Travis greeted Captains Kimbell and Martin and John Smith warmly. If the colonel had any disappointment about the small size of the group, and he certainly did, he did not show it. After the initial whooping and hollering from the defenders had died down, Travis took Captain Martin aside.
“You're the first of the relief columns, right, Albert?” he asked.
Captain Martin threw formality to the cold March winds. He shook his head. “There will be no relief columns, Bill. We've been written off.”
Colonel William Barret Travis sagged against the thick wall; its coldness felt to him like the icy hand of death touching his shoulder. “My God, Albert,” he exclaimed softly. “You've come to die.”
“Yes,” was the reply.
“The men with you?”
“They know.”
“Then so, too, will the others before dawn breaks.”
“Probably. But I feel we shall not die for naught. We'll be the spark that ignites the fuse for independence.”
“One hundred and eighty-nine men,” Travis whispered, his words barely audible. “Against thousands.”
Some accounts say one hundred and eighty-three men died at the Alamo, and estimates are that Santa Anna had under his command about five thousand crack, seasoned combat troops, with very few unwilling conscripts. That so few could hold out against so many for so long still, to this day, evokes wild stirrings of passion, and not just in Texas, for the men who fought and died at the Alamo came from all over the young nation and either nineteen or twenty-one were from foreign countries.
Martin gripped Travis's arm. “Bill, we shall not die in vain. I promise you.”
“No,” Travis said, rising to his height and straightening his uniform. “We most certainly shall not.”
As the first rays of the sun touched the land, Travis assembled the men and raised the new battle flag of the Alamo. The wild cheering caused an aide to run to Santa Anna's quarters, where he'd been engaged in a bit of early morning dallying with his new bride.

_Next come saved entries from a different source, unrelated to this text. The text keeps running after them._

File: src/rtl/pipe_stage_skid.sv
// Elastic pipeline register with a 2-entry skid buffer, flush-to-bubble and saturating T_new decrement.
// Latency: 1 cycle from accepted input to out_valid; 1 instruction/cycle sustained throughput.
// Backpressure: in_ready is decoded from registered state only (low while the skid entry is full); out_* are registered.
module pipe_stage_skid #(
  parameter int PAYLOAD_W = 160,
  parameter int TNEW_W    = 2,
  parameter int TNEW_DEC  = 1,
  parameter int ADDR_W    = 5
) (
  input  logic                 clk,
  input  logic                 reset,
  input  logic                 flush,
  input  logic                 in_valid,
  output logic                 in_ready,
  input  logic [PAYLOAD_W-1:0] in_payload,
  input  logic [TNEW_W-1:0]    in_tnew,
  input  logic                 in_regwrite,
  input  logic [ADDR_W-1:0]    in_waddr,
  output logic                 out_valid,
  input  logic                 out_ready,
  output logic [PAYLOAD_W-1:0] out_payload,
  output logic [TNEW_W-1:0]    out_tnew,
  output logic                 out_regwrite,
  output logic [ADDR_W-1:0]    out_waddr,
  output logic [1:0]           occupancy
);

  typedef struct packed {
    logic [PAYLOAD_W-1:0] payload;
    logic [TNEW_W-1:0]    tnew;
    logic                 regwrite;
    logic [ADDR_W-1:0]    waddr;
  } entry_t;

  // Entry valid bits are implied by the state: M valid unless EMPTY, S valid only in FULL.
  typedef enum logic [1:0] {
    ST_EMPTY = 2'd0,
    ST_ONE   = 2'd1,
    ST_FULL  = 2'd2
  } state_t;

  state_t state_q, state_d;
  entry_t m_q, m_d;
  entry_t s_q, s_d;
  entry_t in_entry;
  logic   acc_in;
  logic   acc_out;

  // Saturating subtract evaluated at 32 bits so TNEW_DEC may exceed the field range.
  function automatic logic [TNEW_W-1:0] cap_tnew(input logic [TNEW_W-1:0] t);
    logic [31:0] t_ext;
    t_ext = 32'(t);
    if (t_ext > 32'(TNEW_DEC)) begin
      cap_tnew = TNEW_W'(t_ext - 32'(TNEW_DEC));
    end else begin
      cap_tnew = '0;
    end
  endfunction

  always_comb begin
    in_entry          = '0;
    in_entry.payload  = in_payload;
    in_entry.tnew     = cap_tnew(in_tnew);
    in_entry.regwrite = in_regwrite;
    in_entry.waddr    = in_waddr;
  end

  assign acc_in  = in_valid & in_ready;
  assign acc_out = out_valid & out_ready;

  always_ff @(posedge clk) begin
    if (reset) begin
      state_q <= ST_EMPTY;
      m_q     <= '0;
      s_q     <= '0;
    end else begin
      state_q <= state_d;
      m_q     <= m_d;
      s_q     <= s_d;
    end
  end

  always_comb begin
    state_d = state_q;
    case (state_q)
      ST_EMPTY: if (acc_in) state_d = ST_ONE;
      ST_ONE: begin
        if (acc_out && !acc_in)      state_d = ST_EMPTY;
        else if (!acc_out && acc_in) state_d = ST_FULL;
      end
      ST_FULL:  if (acc_out) state_d = ST_ONE;
      default:  state_d = ST_EMPTY;
    endcase
    if (flush) state_d = ST_EMPTY;
  end

  // Vacated entries are zeroed so hazard logic can read out_* without gating on out_valid.
  always_comb begin
    m_d = m_q;
    s_d = s_q;
    case (state_q)
      ST_EMPTY: if (acc_in) m_d = in_entry;
      ST_ONE: begin
        if (acc_out) begin
          m_d = acc_in ? in_entry : '0;
        end else if (acc_in) begin
          s_d = in_entry;
        end
      end
      ST_FULL: begin
        if (acc_out) begin
          m_d = s_q;
          s_d = '0;
        end
      end
      default: begin
        m_d = '0;
        s_d = '0;
      end
    endcase
    if (flush) begin
      m_d = '0;
      s_d = '0;
    end
  end

  always_comb begin
    in_ready  = 1'b1;
    out_valid = 1'b0;
    occupancy = 2'd0;
    case (state_q)
      ST_ONE: begin
        out_valid = 1'b1;
        occupancy = 2'd1;
      end
      ST_FULL: begin
        in_ready  = 1'b0;
        out_valid = 1'b1;
        occupancy = 2'd2;
      end
      default: ;
    endcase
  end

  assign out_payload  = m_q.payload;
  assign out_tnew     = m_q.tnew;
  assign out_regwrite = m_q.regwrite;
  assign out_waddr    = m_q.waddr;

endmodule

Santa Anna was not happy at being interrupted. He was even less happy to learn that the volunteers from Gonzales had managed to slip through his lines and were now in place inside the walls of the old mission. He was unhappier still when he took his glass and viewed the new flag that now flew over the bastion of freedom and liberty in open defiance toward the Mexican government. The words on the flag made his stomach churn.
COME AND TAKE IT.
Santa Anna went into a wild fit of rage. He hurled the spy glass against the wall of the room and stomped around in his bare feet while his nervous aides tried to steer him away from the broken glass and sharp metal that now littered the floor from the impact against the wall.

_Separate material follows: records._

**src/rtl/bram_burst_ctrl_if.sv**
```systemverilog
// Host-side channels of the BRAM burst controller:
// command, write-beat and read-beat valid/ready streams.
interface bram_burst_ctrl_if #(
    parameter int ADDR_WIDTH = 13,
    parameter int DATA_WIDTH = 32,
    parameter int LEN_WIDTH  = 8
);
    logic                  cmd_valid;
    logic                  cmd_ready;
    logic                  cmd_write;
    logic [ADDR_WIDTH-1:0] cmd_addr;
    logic [LEN_WIDTH-1:0]  cmd_len;
    logic                  wr_valid;
    logic                  wr_ready;
    logic [DATA_WIDTH-1:0] wr_data;
    logic                  rd_valid;
    logic                  rd_ready;
    logic [DATA_WIDTH-1:0] rd_data;

    modport master (
        output cmd_valid, cmd_write, cmd_addr, cmd_len,
        output wr_valid, wr_data, rd_ready,
        input  cmd_ready, wr_ready, rd_valid, rd_data
    );

    modport slave (
        input  cmd_valid, cmd_write, cmd_addr, cmd_len,
        input  wr_valid, wr_data, rd_ready,
        output cmd_ready, wr_ready, rd_valid, rd_data
    );
endinterface

```
**src/rtl/bram_burst_ctrl.sv**
```systemverilog
// Burst read/write initiator for a single-port synchronous BRAM;
// read latency is absorbed by a credit-limited 4-entry output FIFO.
module bram_burst_ctrl #(
    parameter int ADDR_WIDTH = 13,
    parameter int DATA_WIDTH = 32,
    parameter int LEN_WIDTH  = 8
) (
    input  logic                  clk_i,
    input  logic                  rst_i,
    bram_burst_ctrl_if.slave      bus,
    output logic                  busy_o,
    output logic                  mem_we_o,
    output logic [ADDR_WIDTH-1:0] mem_addr_o,
    output logic [DATA_WIDTH-1:0] mem_din_o,
    input  logic [DATA_WIDTH-1:0] mem_dout_i
);
    typedef enum logic [1:0] {
        IDLE, WRITE, READ, DRAIN
    } state_e;

    state_e                state_q;
    logic                  cmd_ready_q;
    logic                  wr_ready_q;
    logic                  mem_we_q;
    logic [ADDR_WIDTH-1:0] mem_addr_q;
    logic [DATA_WIDTH-1:0] mem_din_q;
    logic [ADDR_WIDTH-1:0] addr_q;
    logic [LEN_WIDTH-1:0]  rem_q;
    // [0]: address on BRAM port, [1]: data on mem_dout
    logic [1:0]            pipe_q;
    logic [DATA_WIDTH-1:0] fifo_q [4];
    logic [1:0]            wptr_q;
    logic [1:0]            rptr_q;
    logic [2:0]            cnt_q;

    logic       cmd_fire;
    logic       wr_fire;
    logic       pop;
    logic       capture;
    logic [2:0] inflight;
    logic       credit;
    logic       issue;

    assign cmd_fire = bus.cmd_valid & cmd_ready_q;
    assign wr_fire  = bus.wr_valid & wr_ready_q;
    assign pop      = (cnt_q != 3'd0) & bus.rd_ready;
    assign capture  = pipe_q[1];
    assign inflight = {2'b0, pipe_q[0]} + {2'b0, pipe_q[1]};
    assign credit   = (cnt_q + inflight) < 3'd4;
    assign issue    = (state_q == IDLE && cmd_fire && !bus.cmd_write)
                   || (state_q == READ && credit);

    always_ff @(posedge clk_i) begin
        if (rst_i) begin
            state_q     <= IDLE;
            cmd_ready_q <= 1'b0;
            wr_ready_q  <= 1'b0;
            mem_we_q    <= 1'b0;
            mem_addr_q  <= '0;
            mem_din_q   <= '0;
            addr_q      <= '0;
            rem_q       <= '0;
            pipe_q      <= '0;
            wptr_q      <= '0;
            rptr_q      <= '0;
            cnt_q       <= '0;
            for (int i = 0; i < 4; i++) fifo_q[i] <= '0;
        end else begin
            mem_we_q <= 1'b0;
            pipe_q   <= {pipe_q[0], issue};
            if (capture) begin
                fifo_q[wptr_q] <= mem_dout_i;
                wptr_q         <= wptr_q + 2'd1;
            end
            if (pop) rptr_q <= rptr_q + 2'd1;
            cnt_q <= cnt_q + {2'b0, capture} - {2'b0, pop};

            unique case (state_q)
                IDLE: begin
                    cmd_ready_q <= 1'b1;
                    if (cmd_fire) begin
                        cmd_ready_q <= 1'b0;
                        if (bus.cmd_write) begin
                            state_q    <= WRITE;
                            wr_ready_q <= 1'b1;
                            addr_q     <= bus.cmd_addr;
                            rem_q      <= bus.cmd_len;
                        end else begin
                            mem_addr_q <= bus.cmd_addr;
                            addr_q     <= bus.cmd_addr + ADDR_WIDTH'(1);
                            rem_q      <= bus.cmd_len - LEN_WIDTH'(1);
                            state_q    <= (bus.cmd_len == '0) ? DRAIN : READ;
                        end
                    end
                end
                WRITE: begin
                    if (wr_fire) begin
                        mem_we_q   <= 1'b1;
                        mem_addr_q <= addr_q;
                        mem_din_q  <= bus.wr_data;
                        addr_q     <= addr_q + ADDR_WIDTH'(1);
                        rem_q      <= rem_q - LEN_WIDTH'(1);
                        if (rem_q == '0) begin
                            state_q     <= IDLE;
                            wr_ready_q  <= 1'b0;
                            cmd_ready_q <= 1'b1;
                        end
                    end
                end
                READ: begin
                    if (issue) begin
                        mem_addr_q <= addr_q;
                        addr_q     <= addr_q + ADDR_WIDTH'(1);
                        rem_q      <= rem_q - LEN_WIDTH'(1);
                        if (rem_q == '0) state_q <= DRAIN;
                    end
                end
                DRAIN: begin
                    if (pipe_q == 2'b00 && cnt_q == 3'd0) begin
                        state_q     <= IDLE;
                        cmd_ready_q <= 1'b1;
                    end
                end
                default: state_q <= IDLE;
            endcase
        end
    end

    assign bus.cmd_ready = cmd_ready_q;
    assign bus.wr_ready  = wr_ready_q;
    assign bus.rd_valid  = (cnt_q != 3'd0);
    assign bus.rd_data   = fifo_q[rptr_q];
    assign busy_o        = (state_q != IDLE);
    assign mem_we_o      = mem_we_q;
    assign mem_addr_o    = mem_addr_q;
    assign mem_din_o     = mem_din_q;
endmodule
```
**src/flat_wrapper.sv**
```systemverilog
// flat-port wrapper written by rule: the top's interface ports become plain ports
module bram_burst_ctrl_flat 
#(
    parameter int ADDR_WIDTH = 13,
    parameter int DATA_WIDTH = 32,
    parameter int LEN_WIDTH  = 8
)
  (clk_i, rst_i, busy_o, mem_we_o, mem_addr_o, mem_din_o, mem_dout_i, bus_cmd_valid, bus_cmd_write, bus_cmd_addr, bus_cmd_len, bus_wr_valid, bus_wr_data, bus_rd_ready, bus_cmd_ready, bus_wr_ready, bus_rd_valid, bus_rd_data);
  bram_burst_ctrl_if #(.ADDR_WIDTH(ADDR_WIDTH), .DATA_WIDTH(DATA_WIDTH), .LEN_WIDTH(LEN_WIDTH)) bus_i ();
  input  logic clk_i;
  input  logic rst_i;
  output logic busy_o;
  output logic mem_we_o;
  output logic [ADDR_WIDTH-1:0] mem_addr_o;
  output logic [DATA_WIDTH-1:0] mem_din_o;
  input  logic [DATA_WIDTH-1:0] mem_dout_i;
  input wire logic [$bits(bus_i.cmd_valid)-1:0] bus_cmd_valid;
  input wire logic [$bits(bus_i.cmd_write)-1:0] bus_cmd_write;
  input wire logic [$bits(bus_i.cmd_addr)-1:0] bus_cmd_addr;
  input wire logic [$bits(bus_i.cmd_len)-1:0] bus_cmd_len;
  input wire logic [$bits(bus_i.wr_valid)-1:0] bus_wr_valid;
  input wire logic [$bits(bus_i.wr_data)-1:0] bus_wr_data;
  input wire logic [$bits(bus_i.rd_ready)-1:0] bus_rd_ready;
  output wire logic [$bits(bus_i.cmd_ready)-1:0] bus_cmd_ready;
  output wire logic [$bits(bus_i.wr_ready)-1:0] bus_wr_ready;
  output wire logic [$bits(bus_i.rd_valid)-1:0] bus_rd_valid;
  output wire logic [$bits(bus_i.rd_data)-1:0] bus_rd_data;
  assign bus_i.cmd_valid = bus_cmd_valid;
  assign bus_i.cmd_write = bus_cmd_write;
  assign bus_i.cmd_addr = bus_cmd_addr;
  assign bus_i.cmd_len = bus_cmd_len;
  assign bus_i.wr_valid = bus_wr_valid;
  assign bus_i.wr_data = bus_wr_data;
  assign bus_i.rd_ready = bus_rd_ready;
  assign bus_cmd_ready = bus_i.cmd_ready;
  assign bus_wr_ready = bus_i.wr_ready;
  assign bus_rd_valid = bus_i.rd_valid;
  assign bus_rd_data = bus_i.rd_data;
  bram_burst_ctrl #(.ADDR_WIDTH(ADDR_WIDTH), .DATA_WIDTH(DATA_WIDTH), .LEN_WIDTH(LEN_WIDTH)) u_core (.clk_i(clk_i), .rst_i(rst_i), .bus(bus_i), .busy_o(busy_o), .mem_we_o(mem_we_o), .mem_addr_o(mem_addr_o), .mem_din_o(mem_din_o), .mem_dout_i(mem_dout_i));
endmodule
```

He finally calmed down enough to issue some rational orders. “Increase the cannonade. I want a steady bombardment and I want to see some damage done.”
“Yes, General.”
“I want to see some Anglo blood spilled.”
“Yes, General.”
“Then do it!” Santa Anna yelled. He took a step and his bare foot landed on a shard of broken glass. Santa Anna screamed like a panther.

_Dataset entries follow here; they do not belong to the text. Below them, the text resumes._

**src/rtl/tpm_cmd_sequencer.sv**
```systemverilog
// tpm_cmd_sequencer: issues TPM2_Startup/SelfTest/Shutdown and tracks the management module's op_state
module tpm_cmd_sequencer #(
  parameter int unsigned TIMEOUT_CYCLES = 1000000,
  parameter int unsigned CMD_HOLD = 4
) (
  input  logic        CLOCK_50,
  input  logic        reset_n,
  input  logic        start,
  input  logic        startup_type,
  input  logic        shutdown_req,
  input  logic        clear_fail,
  input  logic [2:0]  op_state,
  output logic [31:0] tpm_cc,
  output logic [15:0] cc_param,
  output logic        cmd_valid,
  output logic        busy,
  output logic        ready,
  output logic        fail,
  output logic [1:0]  fail_code,
  output logic [3:0]  seq_state
);
  typedef enum logic [3:0] {
    IDLE = 4'd0, WAIT_INIT = 4'd1, ISS_STARTUP = 4'd2, WAIT_STARTUP = 4'd3,
    ISS_SELFTEST = 4'd4, WAIT_OPER = 4'd5, READY = 4'd6, ISS_SHUTDOWN = 4'd7,
    WAIT_SHUT = 4'd8, SHUT_DONE = 4'd9, FAIL = 4'd10
  } state_t;
  state_t state_q, state_d;
  logic [23:0] cnt_q, cnt_d;
  logic type_q, type_d;
  logic [1:0] fail_code_q, fail_code_d;
  logic [31:0] tpm_cc_q, tpm_cc_d;
  logic [15:0] cc_param_q, cc_param_d;
  logic cmd_valid_q, cmd_valid_d, busy_q, busy_d, ready_q, ready_d, fail_q, fail_d;
  logic is_wait, is_iss, hold_done, tmo;
  // next state, shared wait/hold counter and registered output values
  always_comb begin
    state_d = state_q;
    type_d = type_q;
    fail_code_d = fail_code_q;
    is_wait = state_q inside {WAIT_INIT, WAIT_STARTUP, WAIT_OPER, WAIT_SHUT};
    is_iss = state_q inside {ISS_STARTUP, ISS_SELFTEST, ISS_SHUTDOWN};
    hold_done = cnt_q == 24'(CMD_HOLD - 1);
    tmo = cnt_q == 24'(TIMEOUT_CYCLES - 1);
    case (state_q)
      IDLE, SHUT_DONE: if (start) begin
        state_d = WAIT_INIT;
        type_d = startup_type;
      end
      WAIT_INIT:    state_d = (op_state == 3'b001) ? ISS_STARTUP : state_q;
      ISS_STARTUP:  state_d = hold_done ? WAIT_STARTUP : state_q;
      WAIT_STARTUP: state_d = (op_state inside {3'b010, 3'b011}) ? ISS_SELFTEST : state_q;
      ISS_SELFTEST: state_d = hold_done ? WAIT_OPER : state_q;
      WAIT_OPER:    state_d = (op_state == 3'b011) ? READY : state_q;
      READY:        state_d = shutdown_req ? ISS_SHUTDOWN : state_q;
      ISS_SHUTDOWN: state_d = hold_done ? WAIT_SHUT : state_q;
      WAIT_SHUT:    state_d = (op_state == 3'b110) ? SHUT_DONE : state_q;
      FAIL: if (clear_fail) begin
        state_d = IDLE;
        fail_code_d = 2'b00;
      end
      default: state_d = IDLE;
    endcase
    if (is_wait && state_d == state_q && tmo) begin
      state_d = FAIL;
      fail_code_d = 2'b01;
    end
    if ((is_wait || state_q == READY) && op_state == 3'b101) begin
      state_d = FAIL;
      fail_code_d = 2'b10;
    end
    cnt_d = ((is_wait || is_iss) && state_d == state_q) ? cnt_q + 24'd1 : '0;
    cmd_valid_d = state_d inside {ISS_STARTUP, ISS_SELFTEST, ISS_SHUTDOWN};
    tpm_cc_d = (state_d == ISS_STARTUP) ? 32'h0000_0144 :
               (state_d == ISS_SELFTEST) ? 32'h0000_0143 :
               (state_d == ISS_SHUTDOWN) ? 32'h0000_0145 : '0;
    cc_param_d = (state_d == ISS_SELFTEST) ? 16'h0001 :
                 (state_d inside {ISS_STARTUP, ISS_SHUTDOWN}) ? {15'b0, type_d} : '0;
    busy_d = !(state_d inside {IDLE, READY, SHUT_DONE, FAIL});
    ready_d = state_d == READY && op_state == 3'b011;
    fail_d = state_d == FAIL;
  end
  // state and output registers, cleared asynchronously
  always_ff @(posedge CLOCK_50 or negedge reset_n) begin
    if (!reset_n) begin
      state_q <= IDLE;
      cnt_q <= '0;
      type_q <= 1'b0;
      fail_code_q <= 2'b00;
      tpm_cc_q <= '0;
      cc_param_q <= '0;
      cmd_valid_q <= 1'b0;
      busy_q <= 1'b0;
      ready_q <= 1'b0;
      fail_q <= 1'b0;
    end else begin
      state_q <= state_d;
      cnt_q <= cnt_d;
      type_q <= type_d;
      fail_code_q <= fail_code_d;
      tpm_cc_q <= tpm_cc_d;
      cc_param_q <= cc_param_d;
      cmd_valid_q <= cmd_valid_d;
      busy_q <= busy_d;
      ready_q <= ready_d;
      fail_q <= fail_d;
    end
  end
  assign tpm_cc = tpm_cc_q;
  assign cc_param = cc_param_q;
  assign cmd_valid = cmd_valid_q;
  assign busy = busy_q;
  assign ready = ready_q;
  assign fail = fail_q;
  assign fail_code = fail_code_q;
  assign seq_state = state_q;
endmodule

```
**config.mk**
```make
export PLATFORM = sky130hd
export DESIGN_NAME = tpm_cmd_sequencer
export DESIGN_NICKNAME = d
export VERILOG_FILES = /design/src/rtl/tpm_cmd_sequencer.sv
export SDC_FILE = /design/constraint.sdc
export NUM_CORES = 1
export LEC_CHECK = 0
export CORE_ASPECT_RATIO = 1.4
export CORE_MARGIN = 2
export CORE_UTILIZATION = 49
export DETAILED_ROUTE_END_ITERATION = 8
export PLACE_DENSITY = 0.8
export SYNTH_ARGS = -nofsm -noshare
export SYNTH_HDL_FRONTEND = slang
export SYNTH_SLANG_ARGS = --single-unit
export TNS_END_PERCENT = 50
```
**constraint.sdc**
```tcl
create_clock -name CLOCK_50 -period 3.1 [get_ports CLOCK_50]
set_input_delay 0.62 -clock CLOCK_50 [delete_from_list [all_inputs] [get_ports CLOCK_50]]
set_output_delay 0.62 -clock CLOCK_50 [all_outputs]
set_load 0.005 [all_outputs]
```
==> results.cfg <==
[run_status]
status = complete, no violations

[yosys]
yosysWarnings = 0
async_flop_share_pct = 100
netlist-cell-type-count = 51
netlist_area_mm2 = 0.00260
syn_area_per_cell_um2 = 8.96
yosysSeqAreaShare_pct = 38.5
ys.flop_type = dfrtp_1
syn_inst = 290
ys_ff_latch = 40
synth-edff-count = 0

[cells_and_area]
final_cell_mix = conb_1 (42), nor2_1 (40), dfrtp_1 (40)
diodes = 0
drive_gt1_share_pct = 8.15
regArea_mm2 = 0.00100
final_common_cell = conb_1
nets = 328
multiInputGateArea_mm2 = 0.00135
syn_to_final_growth_pct = 11.0
n_fill_cell = 472
design_area_mm2 = 0.00288

[critical_path]
end_kind = flop
cp_max_fo = 24
regToRegSetupSlack_ns = 0.39
r2r-start = seq_state[1]$_DFF_PN0_
start_kind = primary input
crit_type = in2reg
r2r_cells = 8
rr_endpoint = cnt_q[17]$_DFF_PN0_
crit_required_ns = 3.29
cp_data_arrival_time_ns = 2.95

[routing]
vias = 1994
viasPerCell = 5.18
drc_errors = 0
drt-pass1-iter-count = 4
drt-initial-drc-count = 175
routedWlPerCell_um = 13.1
ant_nets = 0
wl_um = 5060

[sta]
timing.fmax_mhz = 362
finalSetupViolCount = 0
setup_tns_ns = 0
fin_hold_ws_ns = 0.437
finalCriticalPeriod_ns = 2.76
hold_viol = 0
relSlewSlack_pct = 41.4
slew_violations = 0
worst_slack_ns = 0.337
clock_skew_ns = 0.00758
period_share_pct = 89.1
worst_slew_pin_slew_ns = 0.878
rsz0062_at_grt = no

[floorplan]
rows = 31
die_width_um = 65.5
die_y_um = 90.1
die_area_mm2 = 0.00591
start_util_pct = 50.4
pin_count = 67
coreArea_mm2 = 0.00516

[global_route]
grt_antenna_before_repair = 0
grt_usage_pct = 18.4
grt_max_degree = 41
grt_pass1_vias = 1876
gr-total-overflow = 0
grt_pass1_wl_um = 8510

[power_and_ir_drop]
p_leak_nw = 1.25
peakVddDrop_mv = 0.414
pwr_density_cell_mw_per_mm2 = 767

[clocking]
cts_tree = yes
cts_resized = 0
cts-htree-levels = 2
clockBufferDepth = 2
hold_buffers = 0
clock-sinks = 40
cts_buffers = 5
cts_root_buffer = clkbuf_8
path_clk_slew_ns = 0.08
clock_latency_ns = 0.30
cts_setup_buffers = 0

[placement]
portBuffers = 24
gp_congestion = 0.886
hpwl_um = 3730
post-place-ws_ns = 0.0281
dpl_cell_area_mm2 = 0.00277

[job]
maxCapViolations = 0

[min_path]
hold_class = in2async
-- power breakdown --
part,switching (mW),internal [mW],total [mW]
clock network,0.193,0.242,0.435
registers,0.0982,0.605,0.703
logic,0.567,0.507,1.07
total,0.858,1.35,2.21
-- registers in the layout, indices dropped and copies added, names as in the netlist --
name / flops
cnt_q: 24
seq_state: 4
tpm_cc: 4
fail_code: 2
busy: 1
cc_param: 1
cmd_valid: 1
fail: 1
ready: 1
type_q: 1
-- critical path: stages --
cell and delay [ns]:
clkdlybuf4s50_1 0.47, nand2b_1 0.15, or4b_4 0.48, and4_1 0.22
a2111o_1 0.43, a31o_1 0.25, o21ai_4 0.07, buf_12 0.18
nor2_1 0.07
-- worst max-delay path by stage --
stage	from	endpoint	slack, ns	cells past startpoint
2_1_floorplan	op_state[2]	cnt_q[9]$_DFF_PN0_	0.60	8
3_3_place_gp	op_state[2]	cnt_q[19]$_DFF_PN0_	0.09	9
3_5_place_dp	op_state[2]	cnt_q[17]$_DFF_PN0_	0.03	9
4_1_cts	op_state[2]	cnt_q[17]$_DFF_PN0_	0.35	9
5_1_grt	seq_state[1]$_DFF_PN0_	cnt_q[7]$_DFF_PN0_	0.24	8
6_report	op_state[2]	cnt_q[17]$_DFF_PN0_	0.34	9
-- stage by stage --
| stage | power [mW] | util [%] | instances |
|---|---|---|---|
| CTS | 2.22 | 55.9 | 385 |
| finish | 2.21 | 55.9 | 385 |
| global route | 2.38 | 55.9 | 385 |
| detailed placement | 1.78 | 53.7 | 377 |
| global placement | 1.76 | 53.7 | 377 |
| floorplan | 1.46 | - | 331 |
-- area by class of cell --
type                    instances  share of cell area [%]
flip-flops and latches         40                    34.7
clock inverters                 3                    1.61
inverters                       6                   0.781
repair buffers                 32                    10.7
clock buffers                   5                    2.39
well taps                      66                    2.86
multi-input cells             233                    47.0
-- cells in the mapped netlist (2+ instances only) --
master | n | share of area (%)
dfrtp_1 | 40 | 39
nand2_1 | 20 | 2.9
nor4_1 | 4 | 0.96
o21ai_0 | 6 | 1.2
nand3_1 | 12 | 2.3
nor2_1 | 40 | 5.8
o21a_1 | 2 | 0.58
buf_4 | 43 | 12
nand4_1 | 7 | 1.7
a21oi_1 | 9 | 1.7
xnor2_1 | 12 | 4.0
buf_2 | 2 | 0.39
nor4bb_1 | 2 | 0.77
nor2b_1 | 2 | 0.48
and2_1 | 2 | 0.48
nor4b_2 | 2 | 1.2
a211o_1 | 2 | 0.67
buf_6 | 2 | 0.87
nand3b_1 | 2 | 0.58
nor3_1 | 8 | 1.5
nand4b_1 | 3 | 1.0
or4b_4 | 2 | 1.1
xor2_1 | 12 | 4.0
nand2b_1 | 6 | 1.4
nor3b_1 | 2 | 0.58
and3b_1 | 3 | 1.0
and3_1 | 6 | 1.4
and4_1 | 5 | 1.7
inv_1 | 6 | 0.87
clkbuf_1 | 5 | 0.72
-- layer usage --
layer,part of all wire (%),track usage [%]
met4,2.8,8.16
met3,3.3,3.75
met5,0,0
met2,54,32.8
met1,40,20.6
-- kinds of logic (layout without fill, tap and decap cells) --
logic type	count (synthesis)	after routing	synth area share, %
AO/OA/AOI/OAI	33	33	9.06
XOR/XNOR	24	24	8.09
adder cells (fa/ha/maj)	1	1	0.482
buffers and inverters	58	46	15.3
flip-flops	40	40	38.5
multiplexers	1	1	0.385
other	1	42	0.144
AND/OR/NAND/NOR	132	132	28.0
(Power assumes the default switching activity.)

When he stopped jumping around and hollering, Santa Anna found a chair and sat down. He was livid with rage. “I want all patrols increased in size and all roads and trails and paths leading to the Alamo found and guarded. No one leaves and no one enters that accursed place. Is that fully understood by all?”
His aides assured him it was.
“It better be,” the general said menacingly.
* * *
The news had spread like a raging fire among the defenders inside the old walls. There would be no more help from the outside. Fannin was not coming. Houston was not coming. They were alone. They had been abandoned. Written off. Only death awaited them. Earlier that week, they had watched as a courier, Jim Bonham, had ridden out in the darkness with a final plea from Travis to Fannin to change his mind: For God's sake, man, help us!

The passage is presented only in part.